AIM OF THE EXERCISE: Copy all lines in the data that contain the string "added".

(DATASET EXCERPTS begins)

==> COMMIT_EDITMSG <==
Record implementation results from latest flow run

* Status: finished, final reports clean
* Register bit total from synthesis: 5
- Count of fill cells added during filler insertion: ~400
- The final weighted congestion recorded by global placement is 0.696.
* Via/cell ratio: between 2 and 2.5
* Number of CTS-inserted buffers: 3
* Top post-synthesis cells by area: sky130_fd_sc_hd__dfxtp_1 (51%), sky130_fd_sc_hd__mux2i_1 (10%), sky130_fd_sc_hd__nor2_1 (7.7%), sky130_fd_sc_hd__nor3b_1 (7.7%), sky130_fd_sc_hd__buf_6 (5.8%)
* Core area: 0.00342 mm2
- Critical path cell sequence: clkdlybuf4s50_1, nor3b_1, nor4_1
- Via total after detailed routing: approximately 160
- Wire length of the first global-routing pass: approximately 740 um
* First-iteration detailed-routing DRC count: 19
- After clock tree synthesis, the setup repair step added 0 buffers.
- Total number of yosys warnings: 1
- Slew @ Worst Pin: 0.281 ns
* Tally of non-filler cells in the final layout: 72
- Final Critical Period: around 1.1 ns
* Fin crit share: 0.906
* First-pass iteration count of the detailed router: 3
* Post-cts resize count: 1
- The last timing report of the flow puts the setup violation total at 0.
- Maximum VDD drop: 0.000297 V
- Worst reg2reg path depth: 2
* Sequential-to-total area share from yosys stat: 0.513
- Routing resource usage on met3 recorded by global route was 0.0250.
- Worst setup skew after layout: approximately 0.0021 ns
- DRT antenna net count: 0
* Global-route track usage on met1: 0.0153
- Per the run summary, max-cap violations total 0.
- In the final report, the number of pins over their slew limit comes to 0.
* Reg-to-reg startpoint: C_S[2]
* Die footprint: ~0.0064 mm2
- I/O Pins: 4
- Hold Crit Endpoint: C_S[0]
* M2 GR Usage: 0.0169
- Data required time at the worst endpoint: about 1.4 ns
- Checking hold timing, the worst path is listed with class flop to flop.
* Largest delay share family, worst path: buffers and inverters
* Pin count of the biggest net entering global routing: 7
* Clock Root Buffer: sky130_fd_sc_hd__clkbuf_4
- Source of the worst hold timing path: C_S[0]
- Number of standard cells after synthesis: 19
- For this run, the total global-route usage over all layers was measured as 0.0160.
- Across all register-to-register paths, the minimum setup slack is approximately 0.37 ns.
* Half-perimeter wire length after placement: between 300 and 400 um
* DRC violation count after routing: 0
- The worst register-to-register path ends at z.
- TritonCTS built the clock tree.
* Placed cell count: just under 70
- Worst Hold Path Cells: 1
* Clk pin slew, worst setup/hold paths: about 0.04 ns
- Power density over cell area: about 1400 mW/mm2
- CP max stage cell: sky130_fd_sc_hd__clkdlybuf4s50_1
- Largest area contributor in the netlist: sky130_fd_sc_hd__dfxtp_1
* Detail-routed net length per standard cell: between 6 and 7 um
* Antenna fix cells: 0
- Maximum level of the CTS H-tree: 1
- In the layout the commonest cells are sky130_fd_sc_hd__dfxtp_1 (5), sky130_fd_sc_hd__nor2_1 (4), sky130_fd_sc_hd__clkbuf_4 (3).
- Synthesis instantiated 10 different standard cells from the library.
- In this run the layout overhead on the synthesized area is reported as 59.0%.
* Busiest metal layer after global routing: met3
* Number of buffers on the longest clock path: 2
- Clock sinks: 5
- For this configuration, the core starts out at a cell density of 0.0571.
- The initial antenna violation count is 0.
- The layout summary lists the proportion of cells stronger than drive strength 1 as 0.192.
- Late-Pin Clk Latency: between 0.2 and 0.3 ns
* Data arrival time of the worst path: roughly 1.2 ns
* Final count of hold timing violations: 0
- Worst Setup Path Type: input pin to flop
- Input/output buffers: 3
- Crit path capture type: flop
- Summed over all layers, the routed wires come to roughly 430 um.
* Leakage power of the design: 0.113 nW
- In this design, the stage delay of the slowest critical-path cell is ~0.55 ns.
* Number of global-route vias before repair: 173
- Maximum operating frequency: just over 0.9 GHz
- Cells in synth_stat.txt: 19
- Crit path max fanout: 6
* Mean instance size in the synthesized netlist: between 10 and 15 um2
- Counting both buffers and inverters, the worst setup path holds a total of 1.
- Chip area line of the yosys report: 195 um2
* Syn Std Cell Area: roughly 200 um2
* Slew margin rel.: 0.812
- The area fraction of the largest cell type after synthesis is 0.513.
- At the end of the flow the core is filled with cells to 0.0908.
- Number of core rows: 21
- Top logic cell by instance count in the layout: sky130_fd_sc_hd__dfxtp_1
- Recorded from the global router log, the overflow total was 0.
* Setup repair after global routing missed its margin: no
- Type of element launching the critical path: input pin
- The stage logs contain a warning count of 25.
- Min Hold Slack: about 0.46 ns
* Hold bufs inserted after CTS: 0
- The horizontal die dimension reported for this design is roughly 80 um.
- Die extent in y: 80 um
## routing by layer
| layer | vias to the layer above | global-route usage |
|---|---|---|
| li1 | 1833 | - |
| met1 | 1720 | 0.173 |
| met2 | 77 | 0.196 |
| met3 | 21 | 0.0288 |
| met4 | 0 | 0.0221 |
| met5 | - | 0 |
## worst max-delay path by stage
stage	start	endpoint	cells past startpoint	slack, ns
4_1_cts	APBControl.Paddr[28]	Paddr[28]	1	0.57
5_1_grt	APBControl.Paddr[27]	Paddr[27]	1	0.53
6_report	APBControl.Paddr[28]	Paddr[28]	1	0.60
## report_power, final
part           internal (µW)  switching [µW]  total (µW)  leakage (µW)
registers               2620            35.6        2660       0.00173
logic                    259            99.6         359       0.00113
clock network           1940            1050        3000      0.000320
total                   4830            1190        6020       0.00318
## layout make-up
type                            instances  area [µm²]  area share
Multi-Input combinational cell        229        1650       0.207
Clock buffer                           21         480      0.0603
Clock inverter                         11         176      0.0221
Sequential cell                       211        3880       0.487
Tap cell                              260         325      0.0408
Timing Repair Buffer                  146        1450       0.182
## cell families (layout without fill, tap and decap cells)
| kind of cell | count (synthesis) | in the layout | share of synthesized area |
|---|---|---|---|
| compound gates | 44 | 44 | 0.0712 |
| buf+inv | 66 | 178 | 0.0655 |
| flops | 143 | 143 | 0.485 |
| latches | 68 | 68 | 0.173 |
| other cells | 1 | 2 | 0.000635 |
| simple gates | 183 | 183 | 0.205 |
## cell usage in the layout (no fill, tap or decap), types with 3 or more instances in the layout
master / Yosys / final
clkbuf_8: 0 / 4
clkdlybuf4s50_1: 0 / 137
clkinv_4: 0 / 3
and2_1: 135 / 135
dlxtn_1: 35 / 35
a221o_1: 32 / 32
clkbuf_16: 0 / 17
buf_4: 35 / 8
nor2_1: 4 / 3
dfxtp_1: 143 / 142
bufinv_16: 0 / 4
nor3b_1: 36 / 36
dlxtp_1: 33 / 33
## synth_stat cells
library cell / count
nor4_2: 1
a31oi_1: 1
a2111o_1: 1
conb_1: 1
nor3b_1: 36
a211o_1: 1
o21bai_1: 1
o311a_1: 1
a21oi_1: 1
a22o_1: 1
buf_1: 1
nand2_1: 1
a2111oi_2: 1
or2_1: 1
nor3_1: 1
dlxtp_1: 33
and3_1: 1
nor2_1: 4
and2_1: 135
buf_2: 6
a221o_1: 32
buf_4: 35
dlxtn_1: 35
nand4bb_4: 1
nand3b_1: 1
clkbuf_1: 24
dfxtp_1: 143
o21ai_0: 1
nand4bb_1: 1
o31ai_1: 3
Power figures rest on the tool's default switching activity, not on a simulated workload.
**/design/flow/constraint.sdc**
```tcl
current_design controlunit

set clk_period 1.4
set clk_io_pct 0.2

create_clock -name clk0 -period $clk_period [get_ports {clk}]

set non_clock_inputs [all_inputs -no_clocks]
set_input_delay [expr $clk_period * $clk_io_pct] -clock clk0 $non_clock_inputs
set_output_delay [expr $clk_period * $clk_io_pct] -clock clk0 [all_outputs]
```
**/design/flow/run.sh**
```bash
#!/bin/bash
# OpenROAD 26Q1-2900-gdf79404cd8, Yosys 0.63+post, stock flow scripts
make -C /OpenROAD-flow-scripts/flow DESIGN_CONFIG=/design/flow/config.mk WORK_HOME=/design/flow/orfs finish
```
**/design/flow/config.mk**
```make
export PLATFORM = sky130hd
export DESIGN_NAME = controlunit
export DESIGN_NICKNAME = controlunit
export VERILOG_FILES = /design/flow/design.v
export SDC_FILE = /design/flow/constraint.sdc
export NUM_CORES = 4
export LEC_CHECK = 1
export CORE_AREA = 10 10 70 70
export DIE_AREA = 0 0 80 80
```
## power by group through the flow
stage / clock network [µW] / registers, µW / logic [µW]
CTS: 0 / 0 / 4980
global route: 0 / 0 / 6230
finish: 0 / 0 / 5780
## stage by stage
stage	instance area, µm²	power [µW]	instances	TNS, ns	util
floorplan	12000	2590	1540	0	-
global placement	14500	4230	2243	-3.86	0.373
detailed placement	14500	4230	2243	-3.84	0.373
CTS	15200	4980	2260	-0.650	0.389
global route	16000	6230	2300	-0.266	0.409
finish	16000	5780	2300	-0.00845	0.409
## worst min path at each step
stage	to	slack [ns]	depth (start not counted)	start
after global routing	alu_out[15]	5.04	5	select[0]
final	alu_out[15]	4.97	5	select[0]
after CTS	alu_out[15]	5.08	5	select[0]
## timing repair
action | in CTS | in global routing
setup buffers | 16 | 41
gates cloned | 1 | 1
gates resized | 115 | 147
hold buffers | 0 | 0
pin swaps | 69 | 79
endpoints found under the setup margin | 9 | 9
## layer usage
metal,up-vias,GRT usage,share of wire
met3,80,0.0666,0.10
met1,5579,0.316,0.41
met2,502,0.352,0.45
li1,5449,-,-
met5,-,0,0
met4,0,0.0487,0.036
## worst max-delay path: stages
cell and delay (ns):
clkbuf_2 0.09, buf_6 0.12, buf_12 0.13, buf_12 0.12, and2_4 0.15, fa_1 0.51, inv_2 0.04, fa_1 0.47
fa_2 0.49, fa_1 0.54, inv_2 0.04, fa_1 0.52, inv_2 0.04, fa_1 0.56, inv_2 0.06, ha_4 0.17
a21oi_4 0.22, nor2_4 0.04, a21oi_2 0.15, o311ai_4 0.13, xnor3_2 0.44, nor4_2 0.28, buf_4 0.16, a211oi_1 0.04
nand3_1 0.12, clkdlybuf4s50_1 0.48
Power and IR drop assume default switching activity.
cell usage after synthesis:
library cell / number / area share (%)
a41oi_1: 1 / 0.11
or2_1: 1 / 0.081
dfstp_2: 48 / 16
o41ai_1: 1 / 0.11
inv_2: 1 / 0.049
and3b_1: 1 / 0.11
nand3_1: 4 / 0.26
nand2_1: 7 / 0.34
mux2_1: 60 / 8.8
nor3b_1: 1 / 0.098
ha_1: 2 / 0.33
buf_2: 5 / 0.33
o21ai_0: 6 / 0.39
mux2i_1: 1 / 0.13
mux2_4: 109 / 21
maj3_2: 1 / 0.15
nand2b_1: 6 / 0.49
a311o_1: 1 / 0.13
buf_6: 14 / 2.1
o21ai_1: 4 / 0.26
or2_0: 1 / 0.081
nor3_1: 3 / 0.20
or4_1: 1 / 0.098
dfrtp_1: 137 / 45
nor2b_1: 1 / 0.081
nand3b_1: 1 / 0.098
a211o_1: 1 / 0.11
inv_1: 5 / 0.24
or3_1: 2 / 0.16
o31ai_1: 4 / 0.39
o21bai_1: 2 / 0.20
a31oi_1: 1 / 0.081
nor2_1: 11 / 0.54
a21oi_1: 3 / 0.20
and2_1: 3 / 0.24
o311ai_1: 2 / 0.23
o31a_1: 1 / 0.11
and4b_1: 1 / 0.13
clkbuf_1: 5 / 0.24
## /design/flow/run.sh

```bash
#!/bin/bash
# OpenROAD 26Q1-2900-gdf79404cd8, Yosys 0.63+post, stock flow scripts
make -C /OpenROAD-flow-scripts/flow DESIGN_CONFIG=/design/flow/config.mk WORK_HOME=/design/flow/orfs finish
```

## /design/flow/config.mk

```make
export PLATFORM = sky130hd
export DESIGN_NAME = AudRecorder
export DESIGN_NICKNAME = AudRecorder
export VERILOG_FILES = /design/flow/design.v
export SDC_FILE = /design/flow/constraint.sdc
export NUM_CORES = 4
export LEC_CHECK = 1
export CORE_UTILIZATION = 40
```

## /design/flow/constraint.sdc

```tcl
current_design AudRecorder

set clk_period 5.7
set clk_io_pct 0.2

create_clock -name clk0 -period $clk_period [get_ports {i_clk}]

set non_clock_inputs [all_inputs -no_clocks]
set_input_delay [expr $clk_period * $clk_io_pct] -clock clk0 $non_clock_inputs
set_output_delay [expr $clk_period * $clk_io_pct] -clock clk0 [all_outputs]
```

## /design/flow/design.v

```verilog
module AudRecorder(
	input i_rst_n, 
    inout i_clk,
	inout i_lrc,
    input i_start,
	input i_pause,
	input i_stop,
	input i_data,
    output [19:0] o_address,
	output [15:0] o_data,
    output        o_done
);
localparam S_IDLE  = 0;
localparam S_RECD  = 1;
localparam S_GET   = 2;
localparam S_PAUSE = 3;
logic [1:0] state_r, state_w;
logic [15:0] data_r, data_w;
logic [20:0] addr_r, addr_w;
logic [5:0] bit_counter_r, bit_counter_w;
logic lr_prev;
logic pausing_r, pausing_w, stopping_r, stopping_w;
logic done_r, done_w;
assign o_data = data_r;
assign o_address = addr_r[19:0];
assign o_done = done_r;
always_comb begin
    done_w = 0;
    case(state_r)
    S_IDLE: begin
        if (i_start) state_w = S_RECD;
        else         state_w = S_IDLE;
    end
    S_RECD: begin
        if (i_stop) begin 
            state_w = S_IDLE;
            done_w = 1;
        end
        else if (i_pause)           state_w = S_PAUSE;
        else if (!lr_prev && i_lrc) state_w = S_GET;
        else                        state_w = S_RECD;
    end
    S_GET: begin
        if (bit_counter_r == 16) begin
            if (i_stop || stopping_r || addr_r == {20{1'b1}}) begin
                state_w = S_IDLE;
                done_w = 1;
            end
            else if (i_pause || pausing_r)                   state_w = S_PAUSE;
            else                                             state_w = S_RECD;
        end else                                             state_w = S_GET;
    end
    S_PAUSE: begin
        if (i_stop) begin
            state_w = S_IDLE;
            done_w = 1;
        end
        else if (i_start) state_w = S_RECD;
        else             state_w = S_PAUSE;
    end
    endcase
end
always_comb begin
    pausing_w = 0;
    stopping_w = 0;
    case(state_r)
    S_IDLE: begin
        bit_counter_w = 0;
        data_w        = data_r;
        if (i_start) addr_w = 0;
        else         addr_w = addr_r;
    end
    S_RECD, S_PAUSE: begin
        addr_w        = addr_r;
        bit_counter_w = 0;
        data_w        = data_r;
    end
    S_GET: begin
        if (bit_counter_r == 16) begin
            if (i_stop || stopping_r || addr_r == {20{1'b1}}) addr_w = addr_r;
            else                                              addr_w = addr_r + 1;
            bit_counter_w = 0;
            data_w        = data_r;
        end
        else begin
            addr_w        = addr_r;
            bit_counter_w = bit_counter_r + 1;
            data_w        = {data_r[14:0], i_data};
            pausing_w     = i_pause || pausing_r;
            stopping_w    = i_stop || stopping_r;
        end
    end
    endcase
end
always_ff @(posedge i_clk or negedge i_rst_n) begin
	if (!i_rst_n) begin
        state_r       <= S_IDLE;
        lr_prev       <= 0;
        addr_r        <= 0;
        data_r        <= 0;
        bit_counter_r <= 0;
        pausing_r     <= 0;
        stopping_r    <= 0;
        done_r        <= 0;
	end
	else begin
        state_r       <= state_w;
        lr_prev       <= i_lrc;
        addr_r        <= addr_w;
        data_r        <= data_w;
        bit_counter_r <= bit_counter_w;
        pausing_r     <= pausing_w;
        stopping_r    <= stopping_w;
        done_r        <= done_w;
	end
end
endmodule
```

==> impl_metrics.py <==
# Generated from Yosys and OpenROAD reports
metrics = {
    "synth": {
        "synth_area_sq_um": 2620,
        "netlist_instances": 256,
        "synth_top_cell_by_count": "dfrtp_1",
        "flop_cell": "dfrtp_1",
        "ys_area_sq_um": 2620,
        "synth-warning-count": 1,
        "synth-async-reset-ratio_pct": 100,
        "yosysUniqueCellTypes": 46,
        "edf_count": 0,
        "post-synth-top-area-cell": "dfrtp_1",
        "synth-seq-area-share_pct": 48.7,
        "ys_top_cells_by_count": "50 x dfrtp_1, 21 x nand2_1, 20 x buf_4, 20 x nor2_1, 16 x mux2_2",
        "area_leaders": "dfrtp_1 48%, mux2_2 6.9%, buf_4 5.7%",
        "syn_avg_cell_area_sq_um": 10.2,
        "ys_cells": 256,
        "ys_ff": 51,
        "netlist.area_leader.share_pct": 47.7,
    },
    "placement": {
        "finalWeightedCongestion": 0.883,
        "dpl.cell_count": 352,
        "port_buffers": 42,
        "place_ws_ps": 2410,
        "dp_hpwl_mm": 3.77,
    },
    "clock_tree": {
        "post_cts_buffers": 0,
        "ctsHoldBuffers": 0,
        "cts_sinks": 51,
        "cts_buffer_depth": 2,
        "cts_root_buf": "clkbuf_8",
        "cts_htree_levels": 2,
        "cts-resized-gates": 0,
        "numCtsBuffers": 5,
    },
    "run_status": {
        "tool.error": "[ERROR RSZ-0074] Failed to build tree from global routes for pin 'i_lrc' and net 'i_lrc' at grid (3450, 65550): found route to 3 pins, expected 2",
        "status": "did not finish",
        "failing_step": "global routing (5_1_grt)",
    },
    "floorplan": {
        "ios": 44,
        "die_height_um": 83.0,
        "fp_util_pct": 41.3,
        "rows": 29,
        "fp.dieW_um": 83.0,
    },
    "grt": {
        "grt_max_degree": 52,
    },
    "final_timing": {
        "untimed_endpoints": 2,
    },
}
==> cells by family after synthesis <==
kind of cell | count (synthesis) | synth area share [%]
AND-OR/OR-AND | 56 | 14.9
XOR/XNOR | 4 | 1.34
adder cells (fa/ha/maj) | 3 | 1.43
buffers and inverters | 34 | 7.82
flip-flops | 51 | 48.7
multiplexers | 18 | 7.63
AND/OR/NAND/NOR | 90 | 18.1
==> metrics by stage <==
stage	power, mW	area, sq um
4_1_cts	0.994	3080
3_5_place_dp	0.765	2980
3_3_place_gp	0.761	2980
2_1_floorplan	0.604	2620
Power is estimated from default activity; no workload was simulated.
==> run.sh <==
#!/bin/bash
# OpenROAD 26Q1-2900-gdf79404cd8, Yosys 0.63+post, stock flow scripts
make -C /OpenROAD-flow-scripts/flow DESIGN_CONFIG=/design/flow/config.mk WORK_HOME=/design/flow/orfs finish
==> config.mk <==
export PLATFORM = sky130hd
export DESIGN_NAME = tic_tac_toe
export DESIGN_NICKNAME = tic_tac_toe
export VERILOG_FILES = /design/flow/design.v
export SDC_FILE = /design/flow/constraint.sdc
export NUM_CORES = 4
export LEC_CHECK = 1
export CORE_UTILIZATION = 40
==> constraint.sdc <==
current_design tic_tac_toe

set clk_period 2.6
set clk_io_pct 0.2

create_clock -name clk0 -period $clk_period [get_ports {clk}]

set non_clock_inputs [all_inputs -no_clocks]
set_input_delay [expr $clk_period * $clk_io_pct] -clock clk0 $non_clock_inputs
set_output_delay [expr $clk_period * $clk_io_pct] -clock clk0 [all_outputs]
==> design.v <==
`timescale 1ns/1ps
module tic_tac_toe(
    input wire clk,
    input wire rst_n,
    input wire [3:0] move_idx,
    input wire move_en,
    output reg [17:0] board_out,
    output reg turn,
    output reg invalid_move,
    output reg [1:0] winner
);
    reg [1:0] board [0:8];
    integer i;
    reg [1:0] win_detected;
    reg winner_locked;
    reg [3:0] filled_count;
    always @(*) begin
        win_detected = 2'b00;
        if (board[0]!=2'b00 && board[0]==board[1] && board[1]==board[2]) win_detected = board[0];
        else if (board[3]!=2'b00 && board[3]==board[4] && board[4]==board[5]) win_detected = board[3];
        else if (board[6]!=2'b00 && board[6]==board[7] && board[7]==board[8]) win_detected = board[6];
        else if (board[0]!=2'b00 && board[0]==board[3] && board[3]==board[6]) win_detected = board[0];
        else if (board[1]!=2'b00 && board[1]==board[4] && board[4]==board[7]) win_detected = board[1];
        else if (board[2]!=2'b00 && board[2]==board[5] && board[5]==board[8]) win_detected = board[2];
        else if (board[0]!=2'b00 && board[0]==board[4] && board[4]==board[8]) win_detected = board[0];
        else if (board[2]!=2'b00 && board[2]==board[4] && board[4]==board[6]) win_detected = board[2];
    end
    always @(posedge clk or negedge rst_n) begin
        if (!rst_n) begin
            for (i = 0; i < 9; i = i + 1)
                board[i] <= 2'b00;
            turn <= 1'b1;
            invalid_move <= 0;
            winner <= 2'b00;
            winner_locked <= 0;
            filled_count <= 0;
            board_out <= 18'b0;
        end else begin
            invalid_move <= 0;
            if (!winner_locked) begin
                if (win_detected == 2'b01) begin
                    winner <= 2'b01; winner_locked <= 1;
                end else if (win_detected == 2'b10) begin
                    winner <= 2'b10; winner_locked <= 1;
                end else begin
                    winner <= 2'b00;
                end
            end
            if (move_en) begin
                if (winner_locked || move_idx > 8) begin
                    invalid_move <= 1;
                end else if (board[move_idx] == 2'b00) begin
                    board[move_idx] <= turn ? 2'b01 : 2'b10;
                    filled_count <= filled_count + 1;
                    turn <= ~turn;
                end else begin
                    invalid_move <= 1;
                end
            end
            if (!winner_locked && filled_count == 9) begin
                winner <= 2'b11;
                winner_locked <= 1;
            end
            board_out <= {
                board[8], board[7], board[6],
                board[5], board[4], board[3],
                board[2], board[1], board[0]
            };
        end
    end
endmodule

(DATASET EXCERPTS ends)

SOLUTION TO THE EXERCISE:
- Count of fill cells added during filler insertion: ~400
- After clock tree synthesis, the setup repair step added 0 buffers.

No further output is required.